A crise do Covid-19 vai dizer-nos muito sobre o futuro do Governo e da noção romântica da “aldeia global”. Idiotices como a do sr. Donald Trump, que acha que um “milagre” ou a proibição dos europeus viajarem para os EUA, o salvarão, são areia para os olhos dos distraídos. Estamos a assistir, em directo, ao fim de uma era. Os conceitos vão mudar. Num sistema global os Estados-nação caminhavam para se tornar relíquias.
A “austeridade esclarecida” imposta por Bruxelas, e seguida pelos países mais indefesos, significou cortes brutais nos serviços públicos de saúde. Há menos camas, menos meios e menos profissionais. As debilidades são visíveis. Os Estados vão ter de voltar a ter poder de decisão.
Todo um novo modelo económico poderá estar a nascer. Por isso o Governo do sr. António Costa tem de mostrar que tomou bebidas energéticas para voltar a ter capacidade decisiva neste caos do Covid-19. Tem de ser transparente e claro. E actuar decisivamente, informando e formando. Não pode patinar na maionese dizendo que o Governo segue as instruções do Conselho Nacional de Saúde Pública, como se fosse uma entidade de Marte com que nada tem a ver, quando este é presidido pela ministra da Saúde. Novos tempos requerem outras formas de fazer política.
A música costuma anunciar novas eras. No início da década de 1960, Bob Dylan cantou “The Times they are A-changin”. Em 1979, o grupo punk Raincoats, onde despontava a portuguesa Ana da Silva, no seu primeiro disco, agora reeditado, cantava “The Void”, banda sonora desses tempos de desencanto e vazio.

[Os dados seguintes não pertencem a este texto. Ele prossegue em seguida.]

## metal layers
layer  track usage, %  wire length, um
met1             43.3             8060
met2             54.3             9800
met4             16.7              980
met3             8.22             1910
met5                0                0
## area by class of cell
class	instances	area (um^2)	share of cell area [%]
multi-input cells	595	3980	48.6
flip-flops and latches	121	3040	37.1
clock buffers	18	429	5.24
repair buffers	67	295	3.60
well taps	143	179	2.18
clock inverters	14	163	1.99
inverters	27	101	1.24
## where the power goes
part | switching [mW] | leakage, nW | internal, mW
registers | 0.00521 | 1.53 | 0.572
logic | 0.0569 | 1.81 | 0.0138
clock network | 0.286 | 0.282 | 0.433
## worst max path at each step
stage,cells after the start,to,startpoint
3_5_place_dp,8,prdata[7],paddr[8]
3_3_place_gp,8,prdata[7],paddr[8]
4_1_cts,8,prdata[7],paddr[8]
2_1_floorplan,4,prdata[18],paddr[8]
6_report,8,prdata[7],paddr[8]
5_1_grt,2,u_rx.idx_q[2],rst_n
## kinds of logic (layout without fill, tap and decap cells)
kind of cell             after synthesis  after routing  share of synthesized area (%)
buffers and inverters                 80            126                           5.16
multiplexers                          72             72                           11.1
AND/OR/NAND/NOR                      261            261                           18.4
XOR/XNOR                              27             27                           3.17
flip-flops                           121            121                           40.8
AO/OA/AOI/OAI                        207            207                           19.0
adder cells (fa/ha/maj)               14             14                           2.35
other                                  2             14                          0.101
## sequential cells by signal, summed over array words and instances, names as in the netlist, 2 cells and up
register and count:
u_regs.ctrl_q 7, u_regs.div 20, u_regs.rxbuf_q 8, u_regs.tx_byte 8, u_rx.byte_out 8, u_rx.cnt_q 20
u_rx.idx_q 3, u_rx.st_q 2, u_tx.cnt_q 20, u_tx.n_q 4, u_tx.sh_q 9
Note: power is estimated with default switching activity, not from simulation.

Falta a banda sonora destes dias.
Num tempo em que a ciência ocupou o lugar da Providência para salvar os seres humanos, o Covid-19 vai alterar muitas coisas que considerávamos garantidas. Porque as variáveis – sanitárias e económicas – chocam entre si. Os políticos terão de ter o dom de as equilibrar. Requerem-se estadistas e não simples políticos. O Governo tem agora uma oportunidade de ouro. Ou volta a ser Popeye ou Olívia Palito foge, sem olhar para trás.

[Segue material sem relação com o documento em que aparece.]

$ cat src/rtl/ext_irq_pkg.sv
package ext_irq_pkg;

    // Polarity field codes (bit 1 set means both edges)
    localparam logic [1:0] POL_FALL = 2'b00;
    localparam logic [1:0] POL_RISE = 2'b01;

    typedef struct packed {
        logic smp;   // last machine-cycle sample
        logic flag;  // request flag
    } chan_reg_t;

    function automatic logic pol_match(input logic [1:0] pol,
                                       input logic       prev,
                                       input logic       curr);
        logic rise;
        logic fall;
        rise = ~prev & curr;
        fall = prev & ~curr;
        if (pol[1])
            return rise | fall;
        else if (pol == POL_RISE)
            return rise;
        else
            return fall;
    endfunction

endpackage

$ cat src/rtl/irq_sync.sv
module irq_sync #(
    parameter int   STAGES  = 2,
    parameter logic RST_VAL = 1'b1
) (
    input  logic clk,
    input  logic rst_n,
    input  logic d_i,
    output logic q_o
);

    logic [STAGES-1:0] chain_d, chain_q;

    generate
        if (STAGES == 1) begin : g_one
            always_comb chain_d = d_i;
        end else begin : g_many
            always_comb chain_d = {chain_q[STAGES-2:0], d_i};
        end
    endgenerate

    always_ff @(posedge clk or negedge rst_n) begin
        if (!rst_n)
            chain_q <= {STAGES{RST_VAL}};
        else
            chain_q <= chain_d;
    end

    assign q_o = chain_q[STAGES-1];

endmodule

$ cat src/rtl/irq_chan.sv
module irq_chan
    import ext_irq_pkg::*;
(
    input  logic       clk,
    input  logic       rst_n,
    input  logic       strobe_i,
    input  logic       pin_s_i,
    input  logic       edge_mode_i,
    input  logic [1:0] pol_i,
    input  logic       ack_i,
    input  logic       sw_we_i,
    input  logic       sw_data_i,
    output logic       flag_o
);

    chan_reg_t r_d, r_q;
    logic      hw_evt;
    logic      hw_val;

    always_comb begin
        r_d    = r_q;
        hw_evt = 1'b0;
        hw_val = 1'b0;
        if (strobe_i) begin
            r_d.smp = pin_s_i;
            if (edge_mode_i) begin
                hw_evt = pol_match(pol_i, r_q.smp, pin_s_i);
                hw_val = 1'b1;
            end else begin
                hw_evt = 1'b1;
                hw_val = ~pin_s_i;
            end
        end
        if (ack_i)
            r_d.flag = 1'b0;
        else if (hw_evt)
            r_d.flag = hw_val;
        else if (sw_we_i)
            r_d.flag = sw_data_i;
    end

    always_ff @(posedge clk or negedge rst_n) begin
        if (!rst_n) begin
            r_q.smp  <= 1'b1;
            r_q.flag <= 1'b0;
        end else begin
            r_q <= r_d;
        end
    end

    assign flag_o = r_q.flag;

endmodule

$ cat src/rtl/ext_irq_detect.sv
module ext_irq_detect #(
    parameter int NCH         = 2,
    parameter int SYNC_STAGES = 2
) (
    input  logic             clk,
    input  logic             rst_n,
    input  logic             mc_strobe_i,
    input  logic [NCH-1:0]   pin_i,
    input  logic [NCH-1:0]   edge_mode_i,
    input  logic [2*NCH-1:0] edge_sel_i,
    input  logic [NCH-1:0]   vec_ack_i,
    input  logic [NCH-1:0]   sw_we_i,
    input  logic [NCH-1:0]   sw_data_i,
    output logic [NCH-1:0]   irq_flag_o
);

    logic [NCH-1:0] pin_s;

    generate
        for (genvar i = 0; i < NCH; i++) begin : g_ch
            irq_sync #(.STAGES(SYNC_STAGES), .RST_VAL(1'b1)) u_sync (
                .clk   (clk),
                .rst_n (rst_n),
                .d_i   (pin_i[i]),
                .q_o   (pin_s[i])
            );
            irq_chan u_chan (
                .clk         (clk),
                .rst_n       (rst_n),
                .strobe_i    (mc_strobe_i),
                .pin_s_i     (pin_s[i]),
                .edge_mode_i (edge_mode_i[i]),
                .pol_i       (edge_sel_i[2*i +: 2]),
                .ack_i       (vec_ack_i[i]),
                .sw_we_i     (sw_we_i[i]),
                .sw_data_i   (sw_data_i[i]),
                .flag_o      (irq_flag_o[i])
            );
        end
    endgenerate

endmodule

$ cat config.mk
export PLATFORM = sky130hd
export DESIGN_NAME = ext_irq_detect
export DESIGN_NICKNAME = d
export VERILOG_FILES = /design/src/rtl/ext_irq_pkg.sv /design/src/rtl/irq_sync.sv /design/src/rtl/irq_chan.sv /design/src/rtl/ext_irq_detect.sv
export SDC_FILE = /design/constraint.sdc
export NUM_CORES = 1
export LEC_CHECK = 0
export BUFFER_PORTS_ARGS = -buffer_cell sky130_fd_sc_hd__buf_2
export CAP_MARGIN = 20
export CELL_PAD_IN_SITES_DETAIL_PLACEMENT = 0
export CELL_PAD_IN_SITES_GLOBAL_PLACEMENT = 1
export CORE_MARGIN = 1
export CORE_UTILIZATION = 30
export DETAILED_ROUTE_END_ITERATION = 12
export PLACE_DENSITY = 0.68
export SYNTH_ARGS = -nofsm -noshare
export SYNTH_HDL_FRONTEND = slang
export SYNTH_SLANG_ARGS = --single-unit
export TNS_END_PERCENT = 1
$ cat constraint.sdc
create_clock -name clk -period 1.8 [get_ports clk]
set_input_delay 0.09 -clock clk [delete_from_list [all_inputs] [get_ports clk]]
set_output_delay 0.09 -clock clk [all_outputs]
set_load 0.05 [all_outputs]
# [After elaboration in Yosys (flattened, before gate mapping)]
# Cells that the tools add are included.
[word_totals] inputBits=17 register_bits=8 output_inout_bits=2
[classes] reduce_logical=2 mux=18 bitwise=10 n_eq_ne=2
[ops] cell="two-way mux 1 bit" count=18
[ops] cell="nonzero test 3 bit" count=2
[ops] cell="bitwise AND 1 bit" count=4
[ops] cell="== test 2 x 1 -> 1 bit, second input constant" count=2
[ops] cell="inverter 1 bit" count=4
[ops] cell="bitwise OR 1 bit" count=2

# [Depth between registers and ports, before layout]
[depth] depth_word=8 ltp_mapped=5 depth_no_buf=5

# [Hierarchy]
# Synthesis repeated with hierarchy kept, for this count alone.
[unflattened] cells_unflattened=34 hier_area_um2=412.9
[modules_own_cells] module="irq_chan" area_each_um2=153.9 cells_each=15 n_inst=2
[modules_own_cells] module="irq_sync" area_each_um2=52.6 cells_each=2 n_inst=2

# [Worst setup path after synthesis]
# No wires, ideal clock.
[synth_path] path_type="reg2reg" from="reg g_ch[0].u_chan.r_q[1] (netlist name)" to="reg g_ch[0].u_chan.r_q (netlist bit g_ch[0].u_chan.flag_o)" stages_incl_launch_ff=6 path_buffers=0 t_required_ns=1.664 slack_ns=0.350 arrival_ns=1.314 setup_time_ns=0.136 cell_sequence="dfstp_2 -> inv_1 -> ha_1 -> mux2_1 -> o311ai_1 -> a211oi_1"
[synth_between] elab_chain_cells=8
[synth_rtl] item="start, declared" line="irq_chan.sv:16" source="chan_reg_t r_d, r_q;"
[synth_rtl] item="start signal, assigned" line="irq_chan.sv:47" source="r_q <= r_d;"
[synth_rtl] item="inverter 1 bit" line="ext_irq_pkg.sv:17" source="rise = ~prev & curr;"
[synth_rtl] item="bitwise AND 1 bit" line="ext_irq_pkg.sv:17"
[synth_rtl] item="two-way mux 1 bit or bitwise OR 1 bit (tied branches)" line="ext_irq_pkg.sv:21, ext_irq_pkg.sv:20"
[synth_rtl] item="two-way mux 1 bit (*)" line="ext_irq_pkg.sv:19" source="if (pol[1])"
[synth_rtl] item="two-way mux 1 bit (*)" line="irq_chan.sv:26" source="if (edge_mode_i) begin"
[synth_rtl] item="two-way mux 1 bit (*)" line="irq_chan.sv:24" source="if (strobe_i) begin"
[synth_rtl] item="two-way mux 1 bit" line="irq_chan.sv:36" source="else if (hw_evt)"
[synth_rtl] item="two-way mux 1 bit" line="irq_chan.sv:34" source="if (ack_i)"
# Every way passes the cells marked *; elsewhere a longest branch is shown, timed or not.
# A chain may end at the register's enable or synchronous reset.

# [Worst setup path in the final report]
# Same ends and word-level chain as after synthesis.

==> run metrics <==
first drt pass iteration count=3; drt drc=0; syn nets=57; Synth Register Bits=8; GR peak layer=met2; combinational share of power=19.2%; Int Pwr=323 uW; yosys synthesis warning count=0; Clock Sink Count=8; clock skew=0.00931 ns; CP Cell Sequence=inv_1 -> ha_1 -> mux2_1 -> o311ai_1 -> a211oi_1; HP Class=in -> reg; Worst Setup Slack, final=0.290 ns; core area=1280 um2; Area Overhead vs Synth=41.2%; Synth Area in Compound Gates=12.1%; initial core utilization=32.1%; worst path buffer plus inverter count=1; synthesized cell area=413 um2; Commonest cells post-synth=6 x dfstp_2, 6 x inv_1, 4 x ha_1; port bufs=18; routability cong.=0.668; biggest area consumer among synthesized cells=dfstp_2; nets@finish=83; Fin Setup TNS=0 ns; site row count=13; Routed Wire Length=677 um; Post-Synth Adder-Cell Area=12.1%; Clock power frac=33.2%; share of layout cells above drive strength 1=47.5%; simple-gate share of the synthesized area=6.06%; Synth cell types=15; startpoint types=register; WL per Instance=8.91 um; dpl ws=0.257 ns; Clock Path Buffers=2; Final min period=1.51 ns; TritonCTS clock tree=yes; CP required=1.93 ns; DR vias=338; Critical Path Sink Type=register; CTS resizes=0; TritonCTS buffer count=3; Max-Cap Viols=0; Detailed Route Iter0 Violations=5; Worst-Skew Late Latency=0.25 ns; hold_buf cts=5; Post-synth EDFFs=0; Crit path max-delay family=flip-flops; crit path max fanout=2; ANT cells=0; largest net degree at the start of global routing=9; final setup violation count=0; routed vias/inst=4.45; CTS H-Tree Depth=1; number of global-route vias before repair=301; global-route met1 utilization=12.2%; total track usage=11.7%; die width=39.1 um; Psw=108 uW; CP arrival=1.64 ns; met3 usage=8.67%; slowest CP cell=dfstp_2; RSZ-0062 raised after global routing=false; post-CTS setup buffers=0; mux contribution to synthesized area=10.3%; first-pass GRT wire length=1100 um; outcome=completed; PD cells=740 nW/um2; Root Driver=clkbuf_4; relative slew slack=83.8%; main flop type after synthesis=dfstp_2; area share of the largest cell type after synthesis=38.2%; Max Freq=0.662 GHz; Hold WS=0.0737 ns; period utilisation layout=83.9%; cells after synthesis=36; Seq/Total Area, Yosys=50.3%; largest cells by area after synthesis=dfstp_2 38%, dfrtp_1 12%, ha_1 12%, inv_1 5.5%, mux2i_1 4.8%; CTS clk-pin slew, worst paths=0.06 ns; total gr overflow=0; Die Y-Extent=39.1 um; Worst-Margin Slew=0.240 ns; die area=1530 um2; antenna violations before repair=0; ANT nets after route=0; leakage power=0.300 nW; grt met2 use=18.8%; Slew Limit Fails=0; Syn Area/Cell=11.5 um2; slowest stage delay, CP=0.52 ns; final hold viol count=0; Sw Ratio=25.0%; largest family of logic cells by synthesized area=compound AO/OA/AOI/OAI gates; part of the power in registers=47.6%; Worst Setup Path Type=reg -> reg; IO Pins=19; Synth Area in XOR/XNOR=0%; FFs w/ async S/R, synth=100%; maximum vdd drop=0.425 mV
==> power by group through the flow <==
| stage | clock (mW) | combinational, mW | sequential (mW) |
|---|---|---|---|
| global placement | 0 | 0.0747 | 0.208 |
| finish | 0.143 | 0.0827 | 0.205 |
| floorplan | 0 | 0.0477 | 0.207 |
| detailed placement | 0 | 0.0762 | 0.208 |
| CTS | 0.153 | 0.0846 | 0.205 |
| global route | 0.162 | 0.0930 | 0.207 |
==> path summary, 6_finish.rpt <==
check	start	to	slack, ns	cells past startpoint
min in group asynchronous	rst_n	g_ch[1].u_chan.flag_o$_DFFE_PN0P_	0.20	2
worst max register to register	g_ch[0].u_chan.r_q[1]$_DFFE_PN1P_	g_ch[0].u_chan.flag_o$_DFFE_PN0P_	0.29	5
worst min register to register	g_ch[0].u_sync.chain_q[0]$_DFF_PN1_	g_ch[0].u_sync.chain_q[1]$_DFF_PN1_	0.34	0
max in group asynchronous	rst_n	g_ch[1].u_sync.chain_q[1]$_DFF_PN1_	1.35	2
worst min-delay path	mc_strobe_i	g_ch[1].u_chan.r_q[1]$_DFFE_PN1P_	0.07	2
worst max-delay path	g_ch[0].u_chan.r_q[1]$_DFFE_PN1P_	g_ch[0].u_chan.flag_o$_DFFE_PN0P_	0.29	5
==> final cells by class <==
type / instances / area, um2
fillers: 131 / 702
flip-flops and latches: 8 / 208
multi-input cells: 20 / 168
repair buffers: 23 / 140
clock buffers: 4 / 26.3
inverters: 6 / 22.5
well taps: 15 / 18.8
==> cells in the final DEF, fill, tap and decap left out <==
| master | netlist | layout |
|---|---|---|
| o21ai_0 | 2 | 2 |
| inv_1 | 6 | 6 |
| a211oi_1 | 2 | 2 |
| dfrtp_1 | 2 | 2 |
| nor2_1 | 2 | 2 |
| nand2_1 | 2 | 2 |
| o311ai_2 | 1 | 1 |
| ha_1 | 4 | 4 |
| dlygate4sd3_1 | 0 | 5 |
| mux2i_1 | 2 | 2 |
| clkbuf_4 | 0 | 3 |
| mux2_1 | 1 | 1 |
| buf_2 | 0 | 18 |
| clkbuf_1 | 0 | 1 |
| o311ai_1 | 1 | 1 |
| nand3_1 | 2 | 2 |
| mux2_2 | 1 | 1 |
| dfstp_2 | 6 | 6 |
==> per-stage QoR <==
step           util, %  total power [mW]  std cells  area, um2
2_1_floorplan        -             0.255         36        413
3_3_place_gp      39.4             0.282         67        507
3_5_place_dp      39.4             0.284         67        507
4_1_cts           45.4             0.443         76        583
5_1_grt           45.4             0.463         76        583
6_report          45.4             0.431         76        583
==> state kept, by name, summed over array words and instances, names as in the netlist <==
register / cells
g_ch.u_sync.chain_q: 4
g_ch.u_chan.r_q: 2
g_ch.u_chan.flag_o: 2
==> metal layers <==
layer  part of all wire, %  routed length (um)
met3                   6.9                  47
met2                    50                 340
met5                     0                   0
met4                     0                   0
met1                    43                 289
==> cells by family (layout without fill, tap and decap cells) <==
family | after synthesis | after routing
adders and majority gates | 4 | 4
buffers and inverters | 8 | 33
AOI/OAI and AO/OA | 6 | 6
and+or+nand+nor | 6 | 6
muxes | 4 | 4
DFF | 8 | 8
Note: power is estimated with default switching activity, not from simulation.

A crise do coronavírus vai obrigar a repensar tudo. Até o modelo de economia favorecido por este Governo – o turismo como desígnio nacional. A honestidade e não a arrogância será o melhor espinafre do Governo. Se tiver inteligência para isso. Porque há o perigo de termos “a consistência de alforecas”, como alertava Oliveira Martins em 1891.
O Covid-19 não respeita soberanias nacionais nem fronteiras. Mas vai fomentar o discurso ideológico da desglobalização, do nacionalismo e do medo. Essa é a grande prova do Governo português e da União Europeia nos próximos meses. O risco é enorme. Miguel de Unamuno, num conjunto de textos compilados como “Portugal, Povo de Suicidas” (que a editora Abysmo republicou) escrevia de forma a fazer-nos reflectir: “O povo português tem, como o galego, fama de ser um povo sofrido e resignado, que tudo suporta sem protestar, a não ser passivamente. E, no entanto, há que ter cuidado com os povos como esses. A ira mais terrível é a dos mansos”. É um bom aviso para um Governo que tem feito tantas trapalhadas recentes e que, sendo mestre nisso, parece já não saber ter outra profissão.
Sugestão da semana
Nestes dias incertos nada como fazer uma pausa para ler. Por exemplo, “Andanças com Heródoto” (edição Livros do Brasil) de Ryszard Kapuscinski, reflexões do jornalista sobre as suas viagens pela Índia, China, África e Ásia Menor, em confronto com as “Histórias de Heródoto”, escritas pelo historiador grego há 2500 anos.